El dolor del Peque Schwartzman: no pudo ni festejar la victoria y estuvo a punto de llorar

LA NACION
lanacion.com

No podía con su alma. Había ganado, había pasado a las semifinales del Argentina Open tras vencer en un partido dramático al uruguayo Pablo Cuevas, en una pierna por una lesión de aductor, pero no tenía consuelo: el Peque Schwartzman olfateaba que la molestia era seria y que su participación en el torneo pendía de un hilo. Compartió con la gente y con los televidentes sus sensaciones y a varias veces estuvo a punto de llorar.

Se le hizo una primera revisión en el vestuario del Buenos Aires y el estudio más importante se le practicó en la mañana del sábado, que determinó que se trata de un pequeño desgarro, lo que le impidió jugar la semifinal ante Pedro Sousa.

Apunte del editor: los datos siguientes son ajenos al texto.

**src/rtl/mul_div_unit.sv**
```systemverilog
// mul_div_unit: iterative RV32M multiply/divide (shift-add / restoring division, 34-edge latency).
// Optional MULDIV_FAST_MUL_EN: single-edge combinational multiply; division unchanged.
module mul_div_unit #(
  parameter int XLEN = 32
) (
  input  logic            clk,
  input  logic            rst,
  input  logic            start,
  input  logic [2:0]      MDOp,
  input  logic [XLEN-1:0] A,
  input  logic [XLEN-1:0] B,
  output logic            busy,
  output logic            done,
  output logic [XLEN-1:0] MDRes
);
`ifdef MULDIV_FAST_MUL_EN
  localparam bit FAST = 1'b1;
`else
  localparam bit FAST = 1'b0;
`endif
  typedef enum logic [1:0] {IDLE, CALC, FIX, DONE} state_t;
  state_t state, nxt;
  logic [4:0]  cnt;
  logic [63:0] p;
  logic [31:0] d;
  logic [2:0]  op;
  logic        neg;
  logic        sa, sb, div0, ovf, special, fast, neg_in;
  logic [31:0] a_abs, b_abs, spec_res, fast_res, fix_res;
  logic [63:0] fp, pn;
  logic [32:0] madd, dsub;
  always_comb begin
    sa       = A[31] & (MDOp[2] ? ~MDOp[0] : (MDOp[0] ^ MDOp[1]));
    sb       = B[31] & ((MDOp == 3'b001) | (MDOp[2] & ~MDOp[0]));
    a_abs    = sa ? -A : A;
    b_abs    = sb ? -B : B;
    div0     = MDOp[2] & (B == 32'd0);
    ovf      = MDOp[2] & ~MDOp[0] & (A == 32'h8000_0000) & (B == 32'hFFFF_FFFF);
    special  = div0 | ovf;
    spec_res = div0 ? (MDOp[1] ? A : 32'hFFFF_FFFF) : (MDOp[1] ? 32'd0 : 32'h8000_0000);
    neg_in   = (MDOp[2] & MDOp[1]) ? sa : sa ^ sb;
    fast     = FAST & ~MDOp[2];
    // sign-extended 64x64 product keeps the correct low 64 bits of the two's complement result
    fp       = {{32{sa}}, A} * {{32{sb}}, B};
    fast_res = (MDOp == 3'b000) ? fp[31:0] : fp[63:32];
    madd     = {1'b0, p[63:32]} + (p[0] ? {1'b0, d} : 33'd0);
    dsub     = p[63:31] - {1'b0, d};
    pn       = neg ? -p : p;
    fix_res  = op[2] ? (op[1] ? (neg ? -p[63:32] : p[63:32]) : (neg ? -p[31:0] : p[31:0]))
                     : ((op[1:0] == 2'b00) ? pn[31:0] : pn[63:32]);
  end
  always_ff @(posedge clk or posedge rst)
    if (rst) state <= IDLE;
    else state <= nxt;
  always_comb begin
    nxt = state;
    case (state)
      IDLE: nxt = start ? ((special | fast) ? DONE : CALC) : IDLE;
      CALC: nxt = (cnt == 5'd31) ? FIX : CALC;
      FIX:  nxt = DONE;
      DONE: nxt = IDLE;
      default: nxt = IDLE;
    endcase
  end
  always_comb begin
    busy = (state == CALC) | (state == FIX);
    done = state == DONE;
  end
  always_ff @(posedge clk or posedge rst)
    if (rst) begin
      cnt   <= '0;
      p     <= '0;
      d     <= '0;
      op    <= '0;
      neg   <= 1'b0;
      MDRes <= '0;
    end else if (state == IDLE && start) begin
      cnt <= '0;
      op  <= MDOp;
      neg <= neg_in;
      d   <= MDOp[2] ? b_abs : a_abs;
      p   <= {32'd0, MDOp[2] ? a_abs : b_abs};
      if (special) MDRes <= spec_res;
      else if (fast) MDRes <= fast_res;
    end else if (state == CALC) begin
      cnt <= cnt + 5'd1;
      p   <= op[2] ? (dsub[32] ? {p[62:0], 1'b0} : {dsub[31:0], p[30:0], 1'b1})
                   : {madd, p[31:1]};
    end else if (state == FIX) MDRes <= fix_res;
endmodule

```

Atrás había quedado un partido tremendo de 3 horas y 41 minutos, el más largo en los 20 años del Argentina Open. Inolvidable también, porque Schwartzman levantó cuatro match-points y terminó jugando lesionado los últimos dos games, por un tirón en una pierna. La victoria por 5-7, 7-6 (13-11) y 7-5 sobre Cuevas dejó al Peque en las semifinales del ATP de Buenos Aires, pero con dudas sobre su participación en la jornada del sábado.

El dolor del Peque

Así, el máximo favorito del certamen se sumó a la etapa de los cuatro mejores junto con Juan Ignacio Londero, el noruego Casper Ruud y el portugués Pedro Sousa. Claro que finalmente Schwartzman no se presentó y convirtió a Sousa en finalista sin jugar.

Pero además, la lesión lo complica en sus próximos pasos: el ATP 500 de Río, la semana próxima; el partido con Colombia por la Copa Davis, el 6 y 7 de marzo, y habrá que ver si se recupera para el Masters 1000 de Indian Wells, que comenzará el 12 del mes próximo. Todo, en un momento en el que el Peque apostaba por meterse en el top 10 (está 14°), además, claro, de buscar el título en el Argentino Open ante su gente.